Szymon Hołownia's Poland 2050 (, PL2050) is a centrist political party in Poland.

It was founded as a social movement in 2020, shortly after the presidential election. It was officially registered as a political party in April 2021. Since it was founded after the previous parliamentary election, it hasn't participated in any parliamentary elections, although eight MPs have defected to Poland 2050 in the Sejm. It is ideologically supportive of green politics and Christian democratic principles, and it also combines some elements of liberalism, social democracy, and conservatism.

History

The first indication that Szymon Hołownia planned to establish a social movement appeared in February 2020, when he led a campaign for the 2020 presidential election. Hołownia officially announced the formation of a new movement on 30 June 2020, two days after the first round of elections, in which he was placed 3rd with a result of less than 14% of votes. The organisation was registered on 24 August 2020, and five days later it was officially introduced. According to Szymon Hołownia, 20,000 people joined the movement.

On 29 September 2020, Szymon Hołownia announced the creation of a political party associated with the movement, led by Michał Kobosko, whose registration (under the name "Poland 2050 by Szymon Hołownia") was filed with the District Court in Warsaw on 3 November 2020.

In November 2020, the party gained its first MP in the Sejm: Hanna Gill-Piątek from the Spring party. By the end of the year, the party got between 10 and 20 percent in opinion polls, which made it the third most popular party in Poland. By the end of the year, Gill-Piątek and Jacek Kozlowski became the party's Deputy Chair.

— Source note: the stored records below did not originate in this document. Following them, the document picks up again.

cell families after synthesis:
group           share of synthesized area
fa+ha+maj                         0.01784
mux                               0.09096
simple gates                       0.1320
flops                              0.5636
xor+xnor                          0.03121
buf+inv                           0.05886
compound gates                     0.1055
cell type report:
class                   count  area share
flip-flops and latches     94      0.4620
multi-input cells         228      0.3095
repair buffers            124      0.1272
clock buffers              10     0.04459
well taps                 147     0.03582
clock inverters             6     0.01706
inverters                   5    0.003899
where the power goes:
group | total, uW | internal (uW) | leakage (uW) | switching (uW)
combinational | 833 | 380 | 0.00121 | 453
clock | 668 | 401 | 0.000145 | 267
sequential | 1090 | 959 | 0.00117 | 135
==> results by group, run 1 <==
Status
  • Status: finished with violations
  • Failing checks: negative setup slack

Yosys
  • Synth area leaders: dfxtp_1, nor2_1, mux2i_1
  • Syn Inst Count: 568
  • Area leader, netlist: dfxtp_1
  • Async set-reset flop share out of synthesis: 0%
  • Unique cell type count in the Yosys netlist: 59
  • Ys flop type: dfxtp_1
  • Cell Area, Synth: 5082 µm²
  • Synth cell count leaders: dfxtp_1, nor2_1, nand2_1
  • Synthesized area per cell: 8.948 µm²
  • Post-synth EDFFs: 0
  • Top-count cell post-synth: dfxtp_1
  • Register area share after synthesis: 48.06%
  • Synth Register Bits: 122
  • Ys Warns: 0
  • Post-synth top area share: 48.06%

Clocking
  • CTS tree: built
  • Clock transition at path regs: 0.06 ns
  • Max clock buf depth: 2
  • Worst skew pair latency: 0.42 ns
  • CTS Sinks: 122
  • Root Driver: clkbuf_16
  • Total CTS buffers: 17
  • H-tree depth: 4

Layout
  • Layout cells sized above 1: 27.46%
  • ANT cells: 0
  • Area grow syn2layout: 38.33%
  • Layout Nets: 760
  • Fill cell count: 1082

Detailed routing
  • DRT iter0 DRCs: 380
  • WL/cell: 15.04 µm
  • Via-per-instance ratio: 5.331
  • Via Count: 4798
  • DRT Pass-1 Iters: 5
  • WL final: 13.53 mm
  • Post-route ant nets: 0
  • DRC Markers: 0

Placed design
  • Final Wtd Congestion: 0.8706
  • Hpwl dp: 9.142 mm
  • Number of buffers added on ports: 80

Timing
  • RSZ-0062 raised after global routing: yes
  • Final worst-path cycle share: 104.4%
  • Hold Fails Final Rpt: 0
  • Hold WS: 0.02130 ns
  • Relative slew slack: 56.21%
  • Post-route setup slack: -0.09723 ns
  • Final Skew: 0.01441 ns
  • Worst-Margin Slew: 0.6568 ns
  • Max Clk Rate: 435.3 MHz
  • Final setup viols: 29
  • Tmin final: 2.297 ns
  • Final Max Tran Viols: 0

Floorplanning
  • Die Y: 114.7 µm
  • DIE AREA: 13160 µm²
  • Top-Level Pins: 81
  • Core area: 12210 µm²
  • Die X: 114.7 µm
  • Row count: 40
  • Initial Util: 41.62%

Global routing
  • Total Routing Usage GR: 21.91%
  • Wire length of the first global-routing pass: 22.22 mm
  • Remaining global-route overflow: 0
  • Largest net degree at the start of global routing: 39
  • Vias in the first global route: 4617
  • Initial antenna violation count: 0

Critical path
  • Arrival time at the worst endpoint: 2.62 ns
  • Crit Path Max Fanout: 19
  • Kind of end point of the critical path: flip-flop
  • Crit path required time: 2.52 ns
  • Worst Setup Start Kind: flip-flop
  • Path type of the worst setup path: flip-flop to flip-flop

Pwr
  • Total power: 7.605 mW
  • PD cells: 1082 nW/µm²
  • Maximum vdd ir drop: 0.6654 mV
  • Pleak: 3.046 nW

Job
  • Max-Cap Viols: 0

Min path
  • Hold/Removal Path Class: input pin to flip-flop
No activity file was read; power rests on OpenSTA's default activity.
**config.mk**
```make
export PLATFORM = sky130hd
export DESIGN_NAME = mc_ctrl
export DESIGN_NICKNAME = d
export VERILOG_FILES = /design/src/rtl/mc_ctrl.sv
export SDC_FILE = /design/constraint.sdc
export NUM_CORES = 1
export LEC_CHECK = 0
export ABC_AREA = 1
export BUFFER_PORTS_ARGS = -buffer_cell sky130_fd_sc_hd__buf_2
export CORE_UTILIZATION = 44
export CTS_CLUSTER_DIAMETER = 200
export DETAILED_ROUTE_END_ITERATION = 8
export GPL_TIMING_DRIVEN = 0
export PLACE_DENSITY = 0.78
export SLEW_MARGIN = 10
export SYNTH_ARGS = -nofsm -noshare
export SYNTH_HDL_FRONTEND = slang
export SYNTH_SLANG_ARGS = --single-unit
```
**constraint.sdc**
```tcl
create_clock -name clk -period 1.59 [get_ports clk]
set_clock_uncertainty 0.1 [all_clocks]
set_input_delay 0.2385 -clock clk [delete_from_list [all_inputs] [get_ports clk]]
set_output_delay 0.2385 -clock clk [all_outputs]
set_load 0.05 [all_outputs]
```
**src/rtl/mc_ctrl.sv**
```systemverilog
// Main control FSM for the multi-cycle MIPS core.
// Moore outputs decoded from the state register (BRANCH pc_write follows zero);
// instruction fields are only consulted in DECODE and the states that select on them.
module mc_ctrl #(
    parameter bit ILLEGAL_TRAP = 1'b0
) (
    input  logic       clk,
    input  logic       reset,
    input  logic [5:0] opcode,
    input  logic [5:0] funct,
    input  logic       zero,
    output logic       pc_write,
    output logic       ir_write,
    output logic       reg_write,
    output logic       mem_write,
    output logic       alu_src_a,
    output logic [1:0] alu_src_b,
    output logic       ext_op,
    output logic [1:0] alu_op,
    output logic [1:0] reg_dst,
    output logic [1:0] mem_to_reg,
    output logic [1:0] pc_src,
    output logic       instr_done,
    output logic       illegal
);

    localparam logic [5:0] OP_RTYPE = 6'h00;
    localparam logic [5:0] OP_J     = 6'h02;
    localparam logic [5:0] OP_JAL   = 6'h03;
    localparam logic [5:0] OP_BEQ   = 6'h04;
    localparam logic [5:0] OP_ORI   = 6'h0D;
    localparam logic [5:0] OP_LUI   = 6'h0F;
    localparam logic [5:0] OP_LW    = 6'h23;
    localparam logic [5:0] OP_SW    = 6'h2B;

    localparam logic [5:0] FN_SLL   = 6'h00;
    localparam logic [5:0] FN_JR    = 6'h08;
    localparam logic [5:0] FN_ADDU  = 6'h21;
    localparam logic [5:0] FN_SUBU  = 6'h23;

    localparam logic [1:0] ALU_ADD = 2'd0;
    localparam logic [1:0] ALU_SUB = 2'd1;
    localparam logic [1:0] ALU_OR  = 2'd2;
    localparam logic [1:0] ALU_LUI = 2'd3;

    typedef enum logic [3:0] {
        S_FETCH    = 4'd0,
        S_DECODE   = 4'd1,
        S_EXE_R    = 4'd2,
        S_WB_R     = 4'd3,
        S_EXE_I    = 4'd4,
        S_WB_I     = 4'd5,
        S_MEM_ADDR = 4'd6,
        S_MEM_RD   = 4'd7,
        S_WB_LW    = 4'd8,
        S_MEM_WR   = 4'd9,
        S_BRANCH   = 4'd10,
        S_JUMP     = 4'd11,
        S_HALT     = 4'd12
    } state_t;

    state_t state_q, state_d;
    logic   illegal_q, illegal_d;

    // Instruction classification used by DECODE; nop and illegal retire here.
    state_t dec_next;
    logic   dec_illegal;
    logic   dec_done;

    // Decode opcode/funct into the first execution state.
    always_comb begin
        dec_next    = S_FETCH;
        dec_illegal = 1'b0;
        unique case (opcode)
            OP_RTYPE: begin
                unique case (funct)
                    FN_ADDU, FN_SUBU: dec_next = S_EXE_R;
                    FN_JR:            dec_next = S_JUMP;
                    FN_SLL:           dec_next = S_FETCH;
                    default:          dec_illegal = 1'b1;
                endcase
            end
            OP_ORI, OP_LUI: dec_next = S_EXE_I;
            OP_LW, OP_SW:   dec_next = S_MEM_ADDR;
            OP_BEQ:         dec_next = S_BRANCH;
            OP_J, OP_JAL:   dec_next = S_JUMP;
            default:        dec_illegal = 1'b1;
        endcase
        if (dec_illegal)
            dec_next = ILLEGAL_TRAP ? S_HALT : S_FETCH;
        dec_done = (dec_next == S_FETCH) || dec_illegal;
    end

    // Next-state and sticky illegal flag.
    always_comb begin
        state_d   = S_FETCH;
        illegal_d = illegal_q;
        case (state_q)
            S_FETCH:    state_d = S_DECODE;
            S_DECODE: begin
                state_d = dec_next;
                if (dec_illegal) illegal_d = 1'b1;
            end
            S_EXE_R:    state_d = S_WB_R;
            S_EXE_I:    state_d = S_WB_I;
            S_MEM_ADDR: state_d = (opcode == OP_LW) ? S_MEM_RD : S_MEM_WR;
            S_MEM_RD:   state_d = S_WB_LW;
            S_HALT:     state_d = S_HALT;
            default:    state_d = S_FETCH;
        endcase
    end

    // State and illegal flag registers.
    always_ff @(posedge clk or negedge reset) begin
        if (!reset) begin
            state_q   <= S_FETCH;
            illegal_q <= 1'b0;
        end else begin
            state_q   <= state_d;
            illegal_q <= illegal_d;
        end
    end

    // Datapath controls per state; everything is held low while reset is asserted.
    always_comb begin
        pc_write   = 1'b0;
        ir_write   = 1'b0;
        reg_write  = 1'b0;
        mem_write  = 1'b0;
        alu_src_a  = 1'b0;
        alu_src_b  = 2'd0;
        ext_op     = 1'b0;
        alu_op     = ALU_ADD;
        reg_dst    = 2'd0;
        mem_to_reg = 2'd0;
        pc_src     = 2'd0;
        instr_done = 1'b0;
        case (state_q)
            S_FETCH: begin
                ir_write  = 1'b1;
                pc_write  = 1'b1;
                alu_src_b = 2'd1;
            end
            S_DECODE: begin
                alu_src_b  = 2'd3;
                ext_op     = 1'b1;
                instr_done = dec_done;
            end
            S_EXE_R: begin
                alu_src_a = 1'b1;
                alu_op    = (funct == FN_SUBU) ? ALU_SUB : ALU_ADD;
            end
            S_WB_R: begin
                reg_write  = 1'b1;
                reg_dst    = 2'd1;
                instr_done = 1'b1;
            end
            S_EXE_I: begin
                alu_src_a = 1'b1;
                alu_src_b = 2'd2;
                alu_op    = (opcode == OP_LUI) ? ALU_LUI : ALU_OR;
            end
            S_WB_I: begin
                reg_write  = 1'b1;
                instr_done = 1'b1;
            end
            S_MEM_ADDR: begin
                alu_src_a = 1'b1;
                alu_src_b = 2'd2;
                ext_op    = 1'b1;
            end
            S_WB_LW: begin
                reg_write  = 1'b1;
                mem_to_reg = 2'd1;
                instr_done = 1'b1;
            end
            S_MEM_WR: begin
                mem_write  = 1'b1;
                instr_done = 1'b1;
            end
            S_BRANCH: begin
                alu_src_a  = 1'b1;
                alu_op     = ALU_SUB;
                pc_src     = 2'd1;
                pc_write   = zero;
                instr_done = 1'b1;
            end
            S_JUMP: begin
                pc_write   = 1'b1;
                instr_done = 1'b1;
                if (opcode == OP_RTYPE) begin
                    pc_src = 2'd3;
                end else begin
                    pc_src = 2'd2;
                    if (opcode == OP_JAL) begin
                        // PC already holds PC+4 here, which is the link value.
                        reg_write  = 1'b1;
                        reg_dst    = 2'd2;
                        mem_to_reg = 2'd2;
                    end
                end
            end
            default: ;
        endcase
        if (!reset) begin
            pc_write   = 1'b0;
            ir_write   = 1'b0;
            reg_write  = 1'b0;
            mem_write  = 1'b0;
            alu_src_a  = 1'b0;
            alu_src_b  = 2'd0;
            ext_op     = 1'b0;
            alu_op     = ALU_ADD;
            reg_dst    = 2'd0;
            mem_to_reg = 2'd0;
            pc_src     = 2'd0;
            instr_done = 1'b0;
        end
    end

    assign illegal = illegal_q;

endmodule

```
==> impl_metrics.tcl, run 1 <==
set metrics [dict create \
    dieHeight_um 40.4 \
    syn-instance-count 120 \
    detail_placement_hpwl_mm 1.49 \
    synth_seq_cells 5 \
    std_cell_rows 13 \
    timing.worst_endpoint.kind "primary output" \
    yosysUniqueCellTypes 19 \
    synth_top_area_share_pct 19.3 \
    root_buffer "clkbuf_4" \
    die-width_um 40.4 \
    io_pins 33 \
    synthesis.nets 135 \
    synth_largest_area_cell "dfrtp_1" \
    portBuffers 32 \
    grt_worst_setup_endpoint "reg_write" \
    run.stop_error "[ERROR DPL-0038] Utilization greater than 100%, impossible to legalize" \
    clock_sinks 5 \
    synthesis.area_um2 649 \
    number_of_h_tree_levels 1 \
    synth.avg_cell_area_um2 5.41 \
    largest_net_degree_at_the_start_of_global_routing 10 \
    cts_inserted_buffers 3 \
    synthTopCellsByArea "dfrtp_1, nor2_1, nand2_1" \
    clock_path_buffers 2 \
    gpl.final_weighted_congestion 0.923 \
    outcome "stopped before the end" \
    yosys_warnings 0 \
    synth.yosys.seq_area_share_pct 19.3 \
    start_util_pct 48.7 \
    failed_stage "global routing" \
]
==> cells in the mapped netlist (all sizes together) <==
| library cell | count |
|---|---|
| nor2 | 29 |
| nand2 | 27 |
| inv | 21 |
| nand3 | 13 |
| a21oi | 9 |
| o21ai | 6 |
| dfrtp | 5 |
| nor3 | 3 |
| nand4 | 2 |
| a211o | 1 |
| a31oi | 1 |
| nand3b | 1 |
| o221ai | 1 |
| or2 | 1 |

On 8 January 2021, the party gained another representative in the Sejm (Joanna Mucha) and its first Senator (Jacek Bury). Both these members initially were members of Civic Platform, which was main party of the Civic Coalition. On the same day, members of the Elk City Council and the Elk Poviat Council, including its chair Andrzej Wiszowaty, who were members of the local party Dobto Wspólne created the Poland 2020 Local Councillors club.

In February 2021, yet another member of the Civic Coalition (Paulina Hennig-Kloska of the Modern party) joined ranks of Poland 2050 in the Sejm. This allowed the movement to create its own Sejm circle. In March, another MP joined the party, an Independent politician and a famous journalist Tomasz Zimoch.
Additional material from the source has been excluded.